[Collected data entries]
⁂

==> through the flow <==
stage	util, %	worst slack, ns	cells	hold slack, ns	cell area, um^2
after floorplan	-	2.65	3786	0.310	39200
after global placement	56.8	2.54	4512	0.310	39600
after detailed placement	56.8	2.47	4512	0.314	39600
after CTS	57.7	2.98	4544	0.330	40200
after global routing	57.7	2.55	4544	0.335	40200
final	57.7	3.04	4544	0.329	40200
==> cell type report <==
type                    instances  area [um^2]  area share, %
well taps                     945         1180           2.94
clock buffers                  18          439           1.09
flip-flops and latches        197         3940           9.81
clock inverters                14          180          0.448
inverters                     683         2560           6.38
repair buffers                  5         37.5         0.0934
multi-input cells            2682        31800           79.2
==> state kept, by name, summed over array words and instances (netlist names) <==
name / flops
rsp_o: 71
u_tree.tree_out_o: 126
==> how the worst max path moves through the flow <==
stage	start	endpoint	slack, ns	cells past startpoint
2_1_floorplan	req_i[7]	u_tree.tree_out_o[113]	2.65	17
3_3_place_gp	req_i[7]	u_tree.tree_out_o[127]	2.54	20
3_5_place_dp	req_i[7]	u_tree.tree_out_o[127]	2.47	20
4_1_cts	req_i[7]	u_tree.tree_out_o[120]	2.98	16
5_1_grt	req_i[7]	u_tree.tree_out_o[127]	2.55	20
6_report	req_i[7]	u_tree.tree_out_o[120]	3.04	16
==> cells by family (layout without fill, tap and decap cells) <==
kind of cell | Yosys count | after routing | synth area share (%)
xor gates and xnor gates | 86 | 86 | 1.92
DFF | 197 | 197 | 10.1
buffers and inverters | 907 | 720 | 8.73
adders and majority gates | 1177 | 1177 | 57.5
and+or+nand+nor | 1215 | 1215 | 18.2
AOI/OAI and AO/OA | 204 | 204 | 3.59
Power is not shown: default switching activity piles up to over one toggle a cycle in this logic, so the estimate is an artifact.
[config.mk]
export PLATFORM = sky130hd
export DESIGN_NAME = llc_front_top
export DESIGN_NICKNAME = d
export VERILOG_FILES = /design/src/source/llc_ctrl_pkg.sv /design/src/source/llc_msg_pkg.sv /design/src/source/llc_front_top.sv /design/src/source/llc_input_arbiter.sv /design/src/source/llc_stall_tracker.sv /design/src/source/llc_wb_regs.sv
export VERILOG_INCLUDE_DIRS = /design/src /design/src/include
export SDC_FILE = /design/constraint.sdc
export NUM_CORES = 1
export LEC_CHECK = 0
export BUFFER_PORTS_ARGS = -buffer_cell sky130_fd_sc_hd__buf_2
export CAP_MARGIN = 20
export CORE_MARGIN = 10
export CORE_UTILIZATION = 45
export CTS_CLUSTER_DIAMETER = 120
export DETAILED_ROUTE_END_ITERATION = 7
export HOLD_SLACK_MARGIN = 0.08
export PLACE_DENSITY = 0.77
export SETUP_SLACK_MARGIN = 0.2
export SYNTH_ARGS = -nofsm -noshare
export SYNTH_HDL_FRONTEND = slang
export SYNTH_HIERARCHICAL = 1
export SYNTH_SLANG_ARGS = --single-unit
[constraint.sdc]
create_clock -name clk -period 3.2 [get_ports clk]
set_input_delay 0.16 -clock clk [delete_from_list [all_inputs] [get_ports clk]]
set_output_delay 0.16 -clock clk [all_outputs]
set_load 0.02 [all_outputs]
[src/include/llc_front_config.svh]
`ifndef LLC_FRONT_CONFIG_SVH
`define LLC_FRONT_CONFIG_SVH

// Widths.
`define LLC_ADDR_W     4
`define LLC_PAYLOAD_W  32
`define LLC_CNT_W      16

// Wishbone register byte offsets.
`define LLC_REG_CMD         4'h0
`define LLC_REG_STATUS      4'h4
`define LLC_REG_REQ_CNT     4'h8
`define LLC_REG_REPLAY_CNT  4'hc

// Command register bits.
`define LLC_CMD_FLUSH_BIT  0
`define LLC_CMD_RST_BIT    1

`endif

[src/source/llc_ctrl_pkg.sv]
package llc_ctrl_pkg;

    // One action per cycle towards the cache core.
    typedef enum logic [3:0] {
        act_none             = 4'd0,
        act_rst_resume       = 4'd1,
        act_flush_resume     = 4'd2,
        act_dma_read_resume  = 4'd3,
        act_dma_write_resume = 4'd4,
        act_rst_get          = 4'd5,
        act_rsp_get          = 4'd6,
        act_req_get          = 4'd7,
        act_req_replay       = 4'd8,
        act_dma_req_get      = 4'd9
    } action_t;

    // Encoding is visible in status bits 1 to 0.
    typedef enum logic [1:0] {
        st_idle        = 2'd0,
        st_rst_stall   = 2'd1,
        st_flush_stall = 2'd2
    } stall_state_t;

endpackage

[src/source/llc_msg_pkg.sv]
`include "llc_front_config.svh"

package llc_msg_pkg;

    // Channel payload, passed through to the core without decoding.
    typedef logic [`LLC_PAYLOAD_W-1:0] payload_t;

    // Byte address on the control bus.
    typedef logic [`LLC_ADDR_W-1:0] wb_addr_t;

    typedef logic [`LLC_CNT_W-1:0] event_cnt_t; // Wraps on overflow.

endpackage

[src/source/llc_front_top.sv]
`timescale 1ns/10ps

module llc_front_top import llc_msg_pkg::*; import llc_ctrl_pkg::*; (
    input  logic     clk,
    input  logic     rst,
    input  logic     rst_tb_valid,
    output logic     rst_tb_ready,
    input  payload_t rst_tb_payload,
    input  logic     rsp_in_valid,
    output logic     rsp_in_ready,
    input  payload_t rsp_in_payload,
    input  logic     req_in_valid,
    output logic     req_in_ready,
    input  payload_t req_in_payload,
    input  logic     dma_req_in_valid,
    output logic     dma_req_in_ready,
    input  payload_t dma_req_in_payload,
    input  logic     recall_pending,
    input  logic     recall_valid,
    input  logic     dma_read_pending,
    input  logic     dma_write_pending,
    input  logic     req_stall,
    input  logic     core_ready,
    input  logic     req_refuse,
    input  logic     op_done,
    output logic     act_valid,
    output action_t  act,
    output payload_t act_payload,
    input  logic     wb_cyc,
    input  logic     wb_stb,
    input  logic     wb_we,
    input  wb_addr_t wb_adr,
    input  payload_t wb_dat_i,
    output payload_t wb_dat_o,
    output logic     wb_ack
);

    logic         rst_stall, flush_stall;
    logic         replay_valid;
    payload_t     replay_payload;
    stall_state_t state;
    logic         start_rst, start_flush;

    llc_input_arbiter u_arbiter (
        .clk, .rst,
        .rst_tb_valid, .rsp_in_valid, .req_in_valid, .dma_req_in_valid,
        .rst_tb_ready, .rsp_in_ready, .req_in_ready, .dma_req_in_ready,
        .recall_pending, .recall_valid, .dma_read_pending, .dma_write_pending,
        .req_stall, .core_ready, .rst_stall, .flush_stall, .replay_valid,
        .act_valid, .act
    );

    llc_stall_tracker u_tracker (
        .clk, .rst, .start_rst, .start_flush, .op_done, .req_refuse,
        .act_valid, .act, .req_payload(act_payload),
        .rst_stall, .flush_stall, .replay_valid, .replay_payload, .state
    );

    llc_wb_regs u_regs (
        .clk, .rst, .wb_cyc, .wb_stb, .wb_we, .wb_adr, .wb_dat_i, .wb_dat_o, .wb_ack,
        .state, .replay_valid, .act_valid, .act, .start_rst, .start_flush
    );

    // Channel payloads stay on their ports until the ready edge.
    always_comb begin
        case (act)
            act_rst_get:          act_payload = rst_tb_payload;
            act_rsp_get:          act_payload = rsp_in_payload;
            act_req_get:          act_payload = req_in_payload;
            act_req_replay:       act_payload = replay_payload;
            act_dma_req_get,
            act_dma_write_resume: act_payload = dma_req_in_payload;
            default:              act_payload = '0; // Resumes carry no message.
        endcase
    end

endmodule

[src/source/llc_input_arbiter.sv]
`timescale 1ns/10ps

module llc_input_arbiter import llc_ctrl_pkg::*; (
    input  logic    clk,
    input  logic    rst,
    input  logic    rst_tb_valid,
    input  logic    rsp_in_valid,
    input  logic    req_in_valid,
    input  logic    dma_req_in_valid,
    output logic    rst_tb_ready,
    output logic    rsp_in_ready,
    output logic    req_in_ready,
    output logic    dma_req_in_ready,
    input  logic    recall_pending,
    input  logic    recall_valid,
    input  logic    dma_read_pending,
    input  logic    dma_write_pending,
    input  logic    req_stall,
    input  logic    core_ready,
    input  logic    rst_stall,
    input  logic    flush_stall,
    input  logic    replay_valid,
    output logic    act_valid,
    output action_t act
);

    logic can_get_rst_tb, can_get_rsp_in, can_get_req_in, can_get_dma_req_in;
    logic recall_pending_q, recall_valid_q;
    logic dma_read_pending_q, dma_write_pending_q;
    logic req_stall_q, core_ready_q;
    logic rst_tb_avail, rsp_in_avail, req_in_avail, dma_req_in_avail;
    logic replay_avail;
    action_t act_next;

    // Sample stage. A channel being acknowledged is not sampled again.
    always_ff @(posedge clk or negedge rst) begin
        if (!rst) begin
            can_get_rst_tb <= 1'b0;
            can_get_rsp_in <= 1'b0;
            can_get_req_in <= 1'b0;
            can_get_dma_req_in <= 1'b0;
            recall_pending_q <= 1'b0;
            recall_valid_q <= 1'b0;
            dma_read_pending_q <= 1'b0;
            dma_write_pending_q <= 1'b0;
            req_stall_q <= 1'b0;
            core_ready_q <= 1'b0;
        end else begin
            can_get_rst_tb <= rst_tb_valid && !rst_tb_ready;
            can_get_rsp_in <= rsp_in_valid && !rsp_in_ready;
            can_get_req_in <= req_in_valid && !req_in_ready;
            can_get_dma_req_in <= dma_req_in_valid && !dma_req_in_ready;
            recall_pending_q <= recall_pending;
            recall_valid_q <= recall_valid;
            dma_read_pending_q <= dma_read_pending;
            dma_write_pending_q <= dma_write_pending;
            req_stall_q <= req_stall;
            core_ready_q <= core_ready;
        end
    end

    // Sample taken just before the ready edge is stale.
    assign rst_tb_avail = can_get_rst_tb && !rst_tb_ready;
    assign rsp_in_avail = can_get_rsp_in && !rsp_in_ready;
    assign req_in_avail = can_get_req_in && !req_in_ready;
    assign dma_req_in_avail = can_get_dma_req_in && !dma_req_in_ready;

    // Tracker clears the buffer one edge after the replay goes out.
    assign replay_avail = replay_valid && !(act_valid && act == act_req_replay);

    always_comb begin
        act_next = act_none;
        if (recall_pending_q) begin
            if (!recall_valid_q) begin
                if (rsp_in_avail) act_next = act_rsp_get;
            end else if (dma_read_pending_q) begin
                act_next = act_dma_read_resume;
            end else if (dma_write_pending_q) begin
                act_next = act_dma_write_resume;
            end
        end else if (rst_stall) begin
            act_next = act_rst_resume;
        end else if (flush_stall) begin
            act_next = act_flush_resume;
        end else if (rst_tb_avail && !dma_read_pending_q && !dma_write_pending_q) begin
            act_next = act_rst_get;
        end else if (rsp_in_avail) begin
            act_next = act_rsp_get;
        end else if (!req_stall_q && (replay_avail || req_in_avail)) begin
            act_next = replay_avail ? act_req_replay : act_req_get; // Held request first.
        end else if (dma_read_pending_q) begin
            act_next = act_dma_read_resume;
        end else if (dma_write_pending_q) begin
            if (dma_req_in_avail) act_next = act_dma_write_resume; // Needs the DMA data.
        end else if (dma_req_in_avail && !req_stall_q) begin
            act_next = act_dma_req_get;
        end
    end

    // Decision stage, held off while the core pushes back.
    always_ff @(posedge clk or negedge rst) begin
        if (!rst) begin
            act_valid <= 1'b0;
            act <= act_none;
            rst_tb_ready <= 1'b0;
            rsp_in_ready <= 1'b0;
            req_in_ready <= 1'b0;
            dma_req_in_ready <= 1'b0;
        end else begin
            act_valid <= core_ready_q && act_next != act_none;
            act <= core_ready_q ? act_next : act_none;
            rst_tb_ready <= core_ready_q && act_next == act_rst_get;
            rsp_in_ready <= core_ready_q && act_next == act_rsp_get;
            req_in_ready <= core_ready_q && act_next == act_req_get;
            // A recall write resume takes the DMA request only when one is waiting.
            dma_req_in_ready <= core_ready_q && (act_next == act_dma_req_get ||
                (act_next == act_dma_write_resume && dma_req_in_avail));
        end
    end

endmodule

[src/source/llc_stall_tracker.sv]
`timescale 1ns/10ps

module llc_stall_tracker import llc_msg_pkg::*; import llc_ctrl_pkg::*; (
    input  logic         clk,
    input  logic         rst,
    input  logic         start_rst,
    input  logic         start_flush,
    input  logic         op_done,
    input  logic         req_refuse,
    input  logic         act_valid,
    input  action_t      act,
    input  payload_t     req_payload,
    output logic         rst_stall,
    output logic         flush_stall,
    output logic         replay_valid,
    output payload_t     replay_payload,
    output stall_state_t state
);

    stall_state_t state_next;
    payload_t     last_req_payload;
    logic         req_issued;
    logic         replay_issued;

    assign req_issued = act_valid && (act == act_req_get || act == act_req_replay);
    assign replay_issued = act_valid && act == act_req_replay;

    // Stall FSM.
    always_comb begin
        state_next = state;
        case (state)
            st_idle: begin
                if (start_rst) begin
                    state_next = st_rst_stall; // Reset wins over flush.
                end else if (start_flush) begin
                    state_next = st_flush_stall;
                end
            end
            st_rst_stall, st_flush_stall: begin
                if (op_done) state_next = st_idle;
            end
            default: state_next = st_idle;
        endcase
    end

    always_ff @(posedge clk or negedge rst) begin
        if (!rst) begin
            state <= st_idle;
        end else begin
            state <= state_next;
        end
    end

    assign rst_stall = state == st_rst_stall;
    assign flush_stall = state == st_flush_stall;

    // Copy of every request sent, in case the core refuses it a cycle later.
    always_ff @(posedge clk) begin
        if (req_issued) last_req_payload <= req_payload;
        if (req_refuse) replay_payload <= last_req_payload;
    end

    always_ff @(posedge clk or negedge rst) begin
        if (!rst) begin
            replay_valid <= 1'b0;
        end else if (req_refuse) begin
            replay_valid <= 1'b1;
        end else if (replay_issued) begin
            replay_valid <= 1'b0;
        end
    end

endmodule

[src/source/llc_wb_regs.sv]
`timescale 1ns/10ps
`include "llc_front_config.svh"

module llc_wb_regs import llc_msg_pkg::*; import llc_ctrl_pkg::*; (
    input  logic         clk,
    input  logic         rst,
    input  logic         wb_cyc,
    input  logic         wb_stb,
    input  logic         wb_we,
    input  wb_addr_t     wb_adr,
    input  payload_t     wb_dat_i,
    output payload_t     wb_dat_o,
    output logic         wb_ack,
    input  stall_state_t state,
    input  logic         replay_valid,
    input  logic         act_valid,
    input  action_t      act,
    output logic         start_rst,
    output logic         start_flush
);

    logic       access;
    logic       cmd_write;
    event_cnt_t req_cnt;
    event_cnt_t replay_cnt;
    payload_t   rd_data;

    // Blocked while ack is up so each access is seen once.
    assign access = wb_cyc && wb_stb && !wb_ack;
    assign cmd_write = access && wb_we && wb_adr == `LLC_REG_CMD;

    always_comb begin
        case (wb_adr)
            `LLC_REG_CMD: begin
                // Bits of the operation that is in progress.
                rd_data = payload_t'({state == st_rst_stall, state == st_flush_stall});
            end
            `LLC_REG_STATUS:     rd_data = payload_t'({replay_valid, state});
            `LLC_REG_REQ_CNT:    rd_data = payload_t'(req_cnt);
            `LLC_REG_REPLAY_CNT: rd_data = payload_t'(replay_cnt);
            default:             rd_data = '0;
        endcase
    end

    always_ff @(posedge clk or negedge rst) begin
        if (!rst) begin
            wb_ack <= 1'b0;
            start_rst <= 1'b0;
            start_flush <= 1'b0;
        end else begin
            wb_ack <= access;
            start_rst <= cmd_write && wb_dat_i[`LLC_CMD_RST_BIT];
            start_flush <= cmd_write && wb_dat_i[`LLC_CMD_FLUSH_BIT];
        end
    end

    always_ff @(posedge clk) begin
        if (access && !wb_we) wb_dat_o <= rd_data;
    end

    // Event counters.
    always_ff @(posedge clk or negedge rst) begin
        if (!rst) begin
            req_cnt <= '0;
            replay_cnt <= '0;
        end else if (act_valid) begin
            if (act == act_req_get) req_cnt <= req_cnt + 1'b1;
            if (act == act_req_replay) replay_cnt <= replay_cnt + 1'b1;
        end
    end

endmodule
==> flow_summary.json, run 1 <==
{
  "syn_to_final_growth_pct": 29.2,
  "clk_path_buf_depth": 2,
  "grt_max_degree": 39,
  "dp.cells": 915,
  "coreArea_um2": 14600,
  "yosysSeqAreaShare_pct": 56.5,
  "first_pass_iters": 5,
  "fp.dieW_um": 143,
  "syn-cell-area_um2": 6780,
  "numClockSinks": 137,
  "wl_per_cell_um": 19.1,
  "period_share_pct": 80.0,
  "antenna_left": 0,
  "worst_pin_slew_ns": 0.873,
  "viasPerCell": 5.51,
  "ys_seq_elements": 137,
  "dieArea_um2": 20400,
  "track_usage_pct": 17.9,
  "place_congestion": 0.901,
  "cp-startpoint": "u_arbiter/act[1]$_DFF_PN0_",
  "grt_antenna_before_repair": 0,
  "ys.flop_type": "edfxtp_1",
  "io_buffers": 208,
  "drt_wl_total_um": 18500,
  "rr_startpoint": "u_arbiter/act[1]$_DFF_PN0_",
  "regToRegEndpoint": "u_arbiter/act_valid$_DFF_PN0_",
  "cpPeakStageDelay_ns": 0.78,
  "maxCapViolCount": 0,
  "p_seq_share_pct": 41.8,
  "syn_area_per_cell_um2": 12.4,
  "clk_latency_ns": 0.42,
  "switching_share_pct": 24.6,
  "layout_min_cycle_time_ns": 2.56,
  "syn_inst": 545,
  "layout-drive-gt1-share_pct": 39.4,
  "path_cells": "and4bb_2 -> o21ai_0 -> o211ai_1 -> buf_2",
  "switchingPower_mw": 1.19,
  "reg2reg_slack_ns": 1.04,
  "mostFrequentLayoutCell": "buf_2",
  "ir_drop_uv": 342,
  "grt_pass1_vias": 5590,
  "endpoint": "act_payload[30]",
  "row_count": 44,
  "cp_data_arrival_time_ns": 2.40,
  "n_antenna_cell": 0,
  "final_cells": 968,
  "tritoncts": "yes",
  "vias": 5331,
  "htreeDepth": 4,
  "initial_core_util_pct": 46.3,
  "most-common-layout-cells": "buf_2, edfxtp_1, dfrtp_1, nand2_1, mux2_2",
  "io_pins": 255,
  "critPathSlowestCell": "and4bb_2",
  "cts_resized": 0,
  "reg2reg_depth": 5,
  "p_int_mw": 3.65,
  "critical_path.max_fanout": 32,
  "start_kind": "flop",
  "finalSetupTns_ns": 0,
  "fp.dieH_um": 143,
  "grt_pass1_wl_um": 28900,
  "p_leak_nw": 3.71,
  "required_ns": 3.04,
  "setup_viol": 0,
  "criticalPathCategory": "reg -> out",
  "min_path_type": "in -> reg",
  "cts.clk_slew.worst_paths_ns": 0.06,
  "power_frac_clock_pct": 44.0,
  "fmax_mhz": 391,
  "ctsRootBufferMaster": "clkbuf_16",
  "yosys_warnings": 6,
  "slew_headroom_pct": 41.3,
  "finClkSkew_ns": 0.00686,
  "status": "finished, final reports clean",
  "drt_iter0_drc": 334,
  "slew_viol_final": 0,
  "cts_buffers": 17,
  "nNetsFinal": 957,
  "rsz0062_at_grt": "no",
  "hold_viol": 0,
  "power.density_nw_per_um2": 554,
  "synth-edff-count": 80,
  "worstSetupEndpointType": "output pin",
  "async_flop_share_pct": 41.6,
  "drc": 0,
  "dp_hpwl_um": 13600,
  "p_comb_share_pct": 14.2,
  "cts_hold_buf": 21,
  "post_cts_buffers": 0,
  "overflow": 0,
  "ys_types": 60
}
==> synth_stat cells (7+ instances only) <==
cell | instances | area (um2)
xnor2_1 | 20 | 175
o211ai_1 | 31 | 233
buf_2 | 9 | 45.0
clkbuf_1 | 9 | 33.8
dfrtp_1 | 57 | 1430
a22o_1 | 13 | 114
buf_4 | 19 | 143
o21ai_0 | 32 | 160
xor2_1 | 10 | 87.6
nand2b_1 | 8 | 50.1
nor2b_1 | 8 | 50.1
a22oi_1 | 27 | 203
nand2_1 | 48 | 180
mux2_2 | 35 | 394
nor3_1 | 11 | 55.1
edfxtp_1 | 80 | 2400
and2_1 | 8 | 50.1
nand4_1 | 9 | 56.3
nand3_1 | 12 | 60.1
nor2_1 | 13 | 48.8
inv_1 | 7 | 26.3
==> registers in the layout, summed over array words and instances, names as in the netlist, 2 cells and up <==
name,cells
u_arbiter/act,4
u_regs/replay_cnt,16
u_regs/req_cnt,16
u_regs/wb_dat_o,16
u_tracker/last_req_payload,32
u_tracker/replay_payload,32
u_tracker/state,2
==> worst min path at each step <==
| stage | start | end | slack (ns) | cells after the start |
|---|---|---|---|---|
| detailed placement | rst | u_regs/replay_cnt[13]$_DFFE_PN0P_ | 0.12 | 1 |
| finish | wb_adr[0] | u_regs/wb_dat_o[1]$_DFFE_PP_ | 0.11 | 2 |
| global route | wb_adr[0] | u_regs/wb_dat_o[1]$_DFFE_PP_ | 0.10 | 2 |
| floorplan | rst | u_arbiter/act[0]$_DFF_PN0_ | -0.14 | 0 |
| CTS | wb_adr[0] | u_regs/wb_dat_o[1]$_DFFE_PP_ | 0.09 | 2 |
| global placement | rst | u_regs/replay_cnt[15]$_DFFE_PN0P_ | 0.11 | 1 |
==> cell families after synthesis <==
kind of cell | Yosys count | synth area share (%)
simple gates | 149 | 13.1
fa+ha+maj | 5 | 0.923
flops | 137 | 56.5
buf+inv | 53 | 4.78
compound gates | 133 | 14.6
xor+xnor | 30 | 3.88
other cells | 1 | 0.0553
mux | 37 | 6.11
==> power by group through the flow <==
stage / clock network, mW / logic, mW / registers (mW)
finish: 2.13 / 0.690 / 2.02
global route: 2.25 / 0.752 / 2.03
CTS: 2.18 / 0.692 / 2.02
detailed placement: 0 / 0.665 / 2.06
global placement: 0 / 0.647 / 2.05
floorplan: 0 / 0.419 / 2.05
==> through the flow <==
| stage | setup slack [ns] | instance area (um2) | total power [mW] | hold slack (ns) | util [%] |
|---|---|---|---|---|---|
| 5_1_grt | 0.464 | 8750 | 5.04 | 0.104 | 59.8 |
| 4_1_cts | 0.618 | 8750 | 4.89 | 0.0881 | 59.8 |
| 3_3_place_gp | 1.14 | 7890 | 2.70 | 0.114 | 53.9 |
| 3_5_place_dp | 1.07 | 7890 | 2.72 | 0.125 | 53.9 |
| 6_report | 0.640 | 8750 | 4.84 | 0.107 | 59.8 |
| 2_1_floorplan | 0.697 | 6840 | 2.47 | -0.136 | - |
==> layout make-up <==
class	count	area, um2
clock buffers	19	453
clock inverters	13	198
fillers	1140	5890
inverters	7	26.3
multi-input cells	370	2700
flip-flops and latches	137	3830
well taps	184	230
repair buffers	238	1320
==> critical path: cells and delay by family, from the launching register on <==
kind                   cells  cell delay [ns]
AOI/OAI and AO/OA          2             0.42
DFF                        1             0.53
buffers and inverters      1             0.24
and+or+nand+nor            1             0.78
==> metal layers <==
metal  wire (um)  up-vias  GRT usage [%]
met5           0        -              0
met4         406        0           7.22
met3        1680       32           6.47
met2        9420      240           31.4
met1        7020     2559           19.1
li1            -     2500              -
Note: power is estimated with default switching activity, not from simulation.
==> run 2, diff against run 1 <==
==> constraint.sdc (replaced) <==
create_clock -name clk -period 2.3 [get_ports clk]
set_input_delay 0.115 -clock clk [delete_from_list [all_inputs] [get_ports clk]]
set_output_delay 0.115 -clock clk [all_outputs]
set_load 0.02 [all_outputs]
==> run 2 against run 1 <==
  * Combinational power is 78% higher
  * Wire length is 8.2% higher
  * Die area unchanged
  * Worst setup slack lost 0.46 ns
  * Sequential share of layout area decreased by 2.9 points
  * Critical path type unchanged
[src/verilog/cache_pkg.sv]
package cache_pkg;

   // address split into tag, index and offset
   localparam int ADDR_W     = 16;
   localparam int LINE_BYTES = 16;
   localparam int LINE_W     = LINE_BYTES * 8;
   localparam int OFFSET_W   = 4;
   localparam int INDEX_W    = 5;
   localparam int TAG_W      = ADDR_W - INDEX_W - OFFSET_W;
   localparam int NUM_LINES  = 1 << INDEX_W;

   typedef logic [ADDR_W-1:0]     addr_t;
   typedef logic [LINE_W-1:0]     line_t;
   typedef logic [LINE_BYTES-1:0] byte_mask_t;
   typedef logic [TAG_W-1:0]      tag_t;
   typedef logic [INDEX_W-1:0]    index_t;
   typedef logic [OFFSET_W-1:0]   offset_t;
   typedef logic [3:0]            size_t;

   // size codes on the processor port
   // any code not listed here behaves as a full line write
   localparam size_t SIZE_FULL = 4'd0;
   localparam size_t SIZE_B1   = 4'd1;
   localparam size_t SIZE_B2   = 4'd2;
   localparam size_t SIZE_B4   = 4'd4;
   localparam size_t SIZE_B8   = 4'd8;

   // enable runs before shifting by the offset
   localparam byte_mask_t RUN_B1   = 16'h0001;
   localparam byte_mask_t RUN_B2   = 16'h0003;
   localparam byte_mask_t RUN_B4   = 16'h000f;
   localparam byte_mask_t RUN_B8   = 16'h00ff;
   localparam byte_mask_t RUN_FULL = 16'hffff;

endpackage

⁂

## Instructions to follow
Although the records may continue, retype only the lines from the first one through the one containing "export PLATFORM = sky130hd", exactly as they appear.

## Result of this task
==> through the flow <==
stage	util, %	worst slack, ns	cells	hold slack, ns	cell area, um^2
after floorplan	-	2.65	3786	0.310	39200
after global placement	56.8	2.54	4512	0.310	39600
after detailed placement	56.8	2.47	4512	0.314	39600
after CTS	57.7	2.98	4544	0.330	40200
after global routing	57.7	2.55	4544	0.335	40200
final	57.7	3.04	4544	0.329	40200
==> cell type report <==
type                    instances  area [um^2]  area share, %
well taps                     945         1180           2.94
clock buffers                  18          439           1.09
flip-flops and latches        197         3940           9.81
clock inverters                14          180          0.448
inverters                     683         2560           6.38
repair buffers                  5         37.5         0.0934
multi-input cells            2682        31800           79.2
==> state kept, by name, summed over array words and instances (netlist names) <==
name / flops
rsp_o: 71
u_tree.tree_out_o: 126
==> how the worst max path moves through the flow <==
stage	start	endpoint	slack, ns	cells past startpoint
2_1_floorplan	req_i[7]	u_tree.tree_out_o[113]	2.65	17
3_3_place_gp	req_i[7]	u_tree.tree_out_o[127]	2.54	20
3_5_place_dp	req_i[7]	u_tree.tree_out_o[127]	2.47	20
4_1_cts	req_i[7]	u_tree.tree_out_o[120]	2.98	16
5_1_grt	req_i[7]	u_tree.tree_out_o[127]	2.55	20
6_report	req_i[7]	u_tree.tree_out_o[120]	3.04	16
==> cells by family (layout without fill, tap and decap cells) <==
kind of cell | Yosys count | after routing | synth area share (%)
xor gates and xnor gates | 86 | 86 | 1.92
DFF | 197 | 197 | 10.1
buffers and inverters | 907 | 720 | 8.73
adders and majority gates | 1177 | 1177 | 57.5
and+or+nand+nor | 1215 | 1215 | 18.2
AOI/OAI and AO/OA | 204 | 204 | 3.59
Power is not shown: default switching activity piles up to over one toggle a cycle in this logic, so the estimate is an artifact.
[config.mk]
export PLATFORM = sky130hd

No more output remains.